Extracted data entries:

++++++

[config.mk]
export PLATFORM = sky130hd
export DESIGN_NAME = ahb_master_flat
export DESIGN_NICKNAME = d
export VERILOG_FILES = /design/src/rtl/ahb_pkg.sv /design/src/rtl/ahb_master_if.sv /design/src/rtl/ahb_master_addr_gen.sv /design/src/rtl/ahb_master.sv /design/src/flat_wrapper.sv
export SDC_FILE = /design/constraint.sdc
export NUM_CORES = 1
export LEC_CHECK = 0
export BUFFER_PORTS_ARGS = -buffer_cell sky130_fd_sc_hd__buf_2
export CORE_MARGIN = 3
export CORE_UTILIZATION = 48
export CTS_CLUSTER_SIZE = 30
export DETAILED_ROUTE_END_ITERATION = 6
export GPL_ROUTABILITY_DRIVEN = 0
export PLACE_DENSITY = 0.8
export SLEW_MARGIN = 20
export SYNTH_ARGS = -nofsm -noshare
export SYNTH_HDL_FRONTEND = slang
export SYNTH_SLANG_ARGS = --single-unit
[constraint.sdc]
create_clock -name clk -period 3.7 [get_ports clk]
set_input_delay 0.185 -clock clk [delete_from_list [all_inputs] [get_ports clk]]
set_output_delay 0.185 -clock clk [all_outputs]
set_load 0.02 [all_outputs]
[src/rtl/ahb_pkg.sv]
// Shared AHB-Lite encodings used by the initiator, the decoder side and the bench.
package ahb_pkg;

    typedef enum logic [1:0] {
        IDLE   = 2'b00,
        BUSY   = 2'b01,
        NONSEQ = 2'b10,
        SEQ    = 2'b11
    } htrans_t;

    typedef enum logic {
        OKAY  = 1'b0,
        ERROR = 1'b1
    } hresp_t;

    localparam logic [2:0] SINGLE     = 3'b000;
    localparam logic [2:0] INCR       = 3'b001;
    localparam logic [2:0] INCR4      = 3'b011;
    localparam logic [2:0] HSIZE_WORD = 3'b010;

    // Last page offset from which four words still fit below the 1 KB boundary.
    localparam logic [9:0] INCR4_MAX_OFFSET = 10'h3F0;

    // A burst that would cross a 1 KB page is announced as INCR, not INCR4.
    function automatic logic [2:0] burst_code(input logic incr4, input logic [9:0] page_offset);
        if (!incr4) begin
            return SINGLE;
        end
        if (page_offset > INCR4_MAX_OFFSET) begin
            return INCR;
        end
        return INCR4;
    endfunction

endpackage

[src/rtl/ahb_master_if.sv]
// AHB-Lite address/control/data bus between one initiator and the decoder/slaves.
interface ahb_master_if
    import ahb_pkg::*;
#(
    parameter int AW = 32,
    parameter int DW = 32
);

    logic [AW-1:0] haddr;
    htrans_t       htrans;
    logic          hwrite;
    logic [2:0]    hsize;
    logic [2:0]    hburst;
    logic [DW-1:0] hwdata;
    logic [DW-1:0] hrdata;
    logic          hready;
    hresp_t        hresp;

    modport master (
        output haddr, htrans, hwrite, hsize, hburst, hwdata,
        input  hrdata, hready, hresp
    );

    modport slave (
        input  haddr, htrans, hwrite, hsize, hburst, hwdata,
        output hrdata, hready, hresp
    );

endinterface

[src/rtl/ahb_master_addr_gen.sv]
// Beat counter and address sequencer: holds haddr, steps it per accepted beat and
// flags the first beat of a new 1 KB page so it is issued as NONSEQ.
module ahb_master_addr_gen #(
    parameter int AW = 32,
    parameter int DW = 32
) (
    input  logic          clk,
    input  logic          rst,
    input  logic          load,
    input  logic          advance,
    input  logic          incr4,
    input  logic [AW-1:0] start_addr,
    output logic [AW-1:0] addr,
    output logic          last_beat,
    output logic          seq_ok
);

    localparam logic [AW-1:0] STEP = AW'(DW / 8);

    logic [1:0] beat;
    logic       burst_q;

    // NOTE: state registers use non-blocking assignments so every flop samples
    // pre-edge values regardless of process evaluation order.
    always_ff @(posedge clk or posedge rst) begin
        if (rst) begin
            addr    <= '0;
            beat    <= '0;
            burst_q <= 1'b0;
        end else if (load) begin
            addr    <= start_addr;
            beat    <= '0;
            burst_q <= incr4;
        end else if (advance) begin
            addr <= addr + STEP;
            beat <= beat + 2'd1;
        end
    end

    assign last_beat = !burst_q || (beat == 2'd3);
    assign seq_ok    = (beat != 2'd0) && (addr[9:0] != 10'd0);

endmodule

[src/rtl/ahb_master.sv]
// AHB-Lite initiator: turns single commands into SINGLE or INCR4 word transfers,
// returns read beats and reports completion/error per command.
module ahb_master
    import ahb_pkg::*;
#(
    parameter int AW = 32,
    parameter int DW = 32
) (
    input  logic          clk,
    input  logic          rst,
    input  logic          cmd_valid,
    output logic          cmd_ready,
    input  logic          cmd_write,
    input  logic          cmd_burst,
    input  logic [AW-1:0] cmd_addr,
    input  logic          wd_valid,
    input  logic [DW-1:0] wd_data,
    output logic          wd_ready,
    output logic          rd_valid,
    output logic [DW-1:0] rd_data,
    output logic          done,
    output logic          err,
    ahb_master_if.master  bus
);

    localparam logic [2:0] HSIZE = 3'($clog2(DW / 8));

    typedef enum logic [2:0] {
        S_IDLE,
        S_ADDR,
        S_BURST,
        S_LAST,
        S_ERR
    } state_t;

    state_t        state;
    state_t        next_state;
    htrans_t       htrans_c;
    logic          write_q;
    logic [2:0]    hburst_q;
    logic [DW-1:0] hwdata_q;
    logic          dp_valid;
    logic          hold;
    logic          accept;
    logic          addr_done;
    logic          err_hit;
    logic          wd_ok;
    logic          rd_fire;
    logic          last_beat;
    logic          seq_ok;
    logic          done_d;
    logic          err_d;
    logic [AW-1:0] addr;

    assign cmd_ready = (state == S_IDLE) && !rst;
    assign accept    = cmd_valid && cmd_ready;
    assign addr_done = ((htrans_c == NONSEQ) || (htrans_c == SEQ)) && bus.hready;
    assign wd_ready  = addr_done && write_q;
    assign err_hit   = dp_valid && !bus.hready && (bus.hresp == ERROR);
    assign rd_fire   = dp_valid && bus.hready && (bus.hresp == OKAY) && !write_q;

    // An address phase already on the bus is held even if the write beat vanishes.
    assign wd_ok = !write_q || wd_valid || hold;

    ahb_master_addr_gen #(
        .AW (AW),
        .DW (DW)
    ) u_addr_gen (
        .clk        (clk),
        .rst        (rst),
        .load       (accept),
        .advance    (addr_done),
        .incr4      (cmd_burst),
        .start_addr (cmd_addr),
        .addr       (addr),
        .last_beat  (last_beat),
        .seq_ok     (seq_ok)
    );

    always_ff @(posedge clk or posedge rst) begin
        if (rst) begin
            state <= S_IDLE;
        end else begin
            state <= next_state;
        end
    end

    // NOTE: every output of this block gets a default first, so no path leaves
    // a variable unassigned and no latch is inferred.
    always_comb begin
        next_state = state;
        htrans_c   = IDLE;
        done_d     = 1'b0;
        err_d      = 1'b0;
        unique case (state)
            S_IDLE: begin
                if (accept) begin
                    next_state = S_ADDR;
                end
            end
            S_ADDR: begin
                if (wd_ok) begin
                    htrans_c = NONSEQ;
                    if (bus.hready) begin
                        next_state = last_beat ? S_LAST : S_BURST;
                    end
                end
            end
            S_BURST: begin
                if (!wd_ok) begin
                    htrans_c = BUSY;
                end else if (seq_ok) begin
                    htrans_c = SEQ;
                end else begin
                    htrans_c = NONSEQ;
                end
                // First ERROR cycle: the pending beat is abandoned next cycle.
                if (err_hit) begin
                    next_state = S_ERR;
                end else if (wd_ok && bus.hready) begin
                    next_state = last_beat ? S_LAST : S_BURST;
                end
            end
            S_LAST: begin
                if (err_hit) begin
                    next_state = S_ERR;
                end else if (bus.hready) begin
                    next_state = S_IDLE;
                    done_d     = 1'b1;
                end
            end
            S_ERR: begin
                if (bus.hready) begin
                    next_state = S_IDLE;
                    done_d     = 1'b1;
                    err_d      = 1'b1;
                end
            end
            default: next_state = S_IDLE;
        endcase
    end

    always_ff @(posedge clk or posedge rst) begin
        if (rst) begin
            write_q  <= 1'b0;
            hburst_q <= SINGLE;
            hwdata_q <= '0;
            dp_valid <= 1'b0;
            hold     <= 1'b0;
            rd_valid <= 1'b0;
            rd_data  <= '0;
            done     <= 1'b0;
            err      <= 1'b0;
        end else begin
            if (accept) begin
                write_q  <= cmd_write;
                hburst_q <= burst_code(cmd_burst, cmd_addr[9:0]);
            end
            if (wd_ready) begin
                hwdata_q <= wd_data;
            end
            if (addr_done) begin
                dp_valid <= 1'b1;
            end else if (bus.hready || err_hit) begin
                dp_valid <= 1'b0;
            end
            hold     <= ((htrans_c == NONSEQ) || (htrans_c == SEQ)) && !bus.hready
                        && (next_state != S_ERR);
            rd_valid <= rd_fire;
            if (rd_fire) begin
                rd_data <= bus.hrdata;
            end
            done <= done_d;
            err  <= err_d;
        end
    end

    assign bus.haddr  = addr;
    assign bus.htrans = htrans_c;
    assign bus.hwrite = write_q;
    assign bus.hsize  = HSIZE;
    assign bus.hburst = hburst_q;
    assign bus.hwdata = hwdata_q;

endmodule

[src/flat_wrapper.sv]
// flat-port wrapper written by rule: the top's interface ports become plain ports
module ahb_master_flat import ahb_pkg::*;
#(
    parameter int AW = 32,
    parameter int DW = 32
)
  (clk, rst, cmd_valid, cmd_ready, cmd_write, cmd_burst, cmd_addr, wd_valid, wd_data, wd_ready, rd_valid, rd_data, done, err, bus_haddr, bus_htrans, bus_hwrite, bus_hsize, bus_hburst, bus_hwdata, bus_hrdata, bus_hready, bus_hresp);
  ahb_master_if #(.AW(AW), .DW(DW)) bus_i ();
  input  logic clk;
  input  logic rst;
  input  logic cmd_valid;
  output logic cmd_ready;
  input  logic cmd_write;
  input  logic cmd_burst;
  input  logic [AW-1:0] cmd_addr;
  input  logic wd_valid;
  input  logic [DW-1:0] wd_data;
  output logic wd_ready;
  output logic rd_valid;
  output logic [DW-1:0] rd_data;
  output logic done;
  output logic err;
  output wire logic [$bits(bus_i.haddr)-1:0] bus_haddr;
  output wire logic [$bits(bus_i.htrans)-1:0] bus_htrans;
  output wire logic [$bits(bus_i.hwrite)-1:0] bus_hwrite;
  output wire logic [$bits(bus_i.hsize)-1:0] bus_hsize;
  output wire logic [$bits(bus_i.hburst)-1:0] bus_hburst;
  output wire logic [$bits(bus_i.hwdata)-1:0] bus_hwdata;
  input wire logic [$bits(bus_i.hrdata)-1:0] bus_hrdata;
  input wire logic [$bits(bus_i.hready)-1:0] bus_hready;
  input wire logic [$bits(bus_i.hresp)-1:0] bus_hresp;
  assign bus_haddr = bus_i.haddr;
  assign bus_htrans = bus_i.htrans;
  assign bus_hwrite = bus_i.hwrite;
  assign bus_hsize = bus_i.hsize;
  assign bus_hburst = bus_i.hburst;
  assign bus_hwdata = bus_i.hwdata;
  assign bus_i.hrdata = bus_hrdata;
  assign bus_i.hready = bus_hready;
  assign bus_i.hresp = bus_hresp;
  ahb_master #(.AW(AW), .DW(DW)) u_core (.clk(clk), .rst(rst), .cmd_valid(cmd_valid), .cmd_ready(cmd_ready), .cmd_write(cmd_write), .cmd_burst(cmd_burst), .cmd_addr(cmd_addr), .wd_valid(wd_valid), .wd_data(wd_data), .wd_ready(wd_ready), .rd_valid(rd_valid), .rd_data(rd_data), .done(done), .err(err), .bus(bus_i));
endmodule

++++++

* Task prompt
Copy out the range of lines above starting at the line with "export SLEW_MARGIN = 20" and ending at the line with "output hrdata, hready, hresp", exactly and including both.

* Task output
export SLEW_MARGIN = 20
export SYNTH_ARGS = -nofsm -noshare
export SYNTH_HDL_FRONTEND = slang
export SYNTH_SLANG_ARGS = --single-unit
[constraint.sdc]
create_clock -name clk -period 3.7 [get_ports clk]
set_input_delay 0.185 -clock clk [delete_from_list [all_inputs] [get_ports clk]]
set_output_delay 0.185 -clock clk [all_outputs]
set_load 0.02 [all_outputs]
[src/rtl/ahb_pkg.sv]
// Shared AHB-Lite encodings used by the initiator, the decoder side and the bench.
package ahb_pkg;

    typedef enum logic [1:0] {
        IDLE   = 2'b00,
        BUSY   = 2'b01,
        NONSEQ = 2'b10,
        SEQ    = 2'b11
    } htrans_t;

    typedef enum logic {
        OKAY  = 1'b0,
        ERROR = 1'b1
    } hresp_t;

    localparam logic [2:0] SINGLE     = 3'b000;
    localparam logic [2:0] INCR       = 3'b001;
    localparam logic [2:0] INCR4      = 3'b011;
    localparam logic [2:0] HSIZE_WORD = 3'b010;

    // Last page offset from which four words still fit below the 1 KB boundary.
    localparam logic [9:0] INCR4_MAX_OFFSET = 10'h3F0;

    // A burst that would cross a 1 KB page is announced as INCR, not INCR4.
    function automatic logic [2:0] burst_code(input logic incr4, input logic [9:0] page_offset);
        if (!incr4) begin
            return SINGLE;
        end
        if (page_offset > INCR4_MAX_OFFSET) begin
            return INCR;
        end
        return INCR4;
    endfunction

endpackage

[src/rtl/ahb_master_if.sv]
// AHB-Lite address/control/data bus between one initiator and the decoder/slaves.
interface ahb_master_if
    import ahb_pkg::*;
#(
    parameter int AW = 32,
    parameter int DW = 32
);

    logic [AW-1:0] haddr;
    htrans_t       htrans;
    logic          hwrite;
    logic [2:0]    hsize;
    logic [2:0]    hburst;
    logic [DW-1:0] hwdata;
    logic [DW-1:0] hrdata;
    logic          hready;
    hresp_t        hresp;

    modport master (
        output haddr, htrans, hwrite, hsize, hburst, hwdata,
        input  hrdata, hready, hresp
    );

    modport slave (
        input  haddr, htrans, hwrite, hsize, hburst, hwdata,
        output hrdata, hready, hresp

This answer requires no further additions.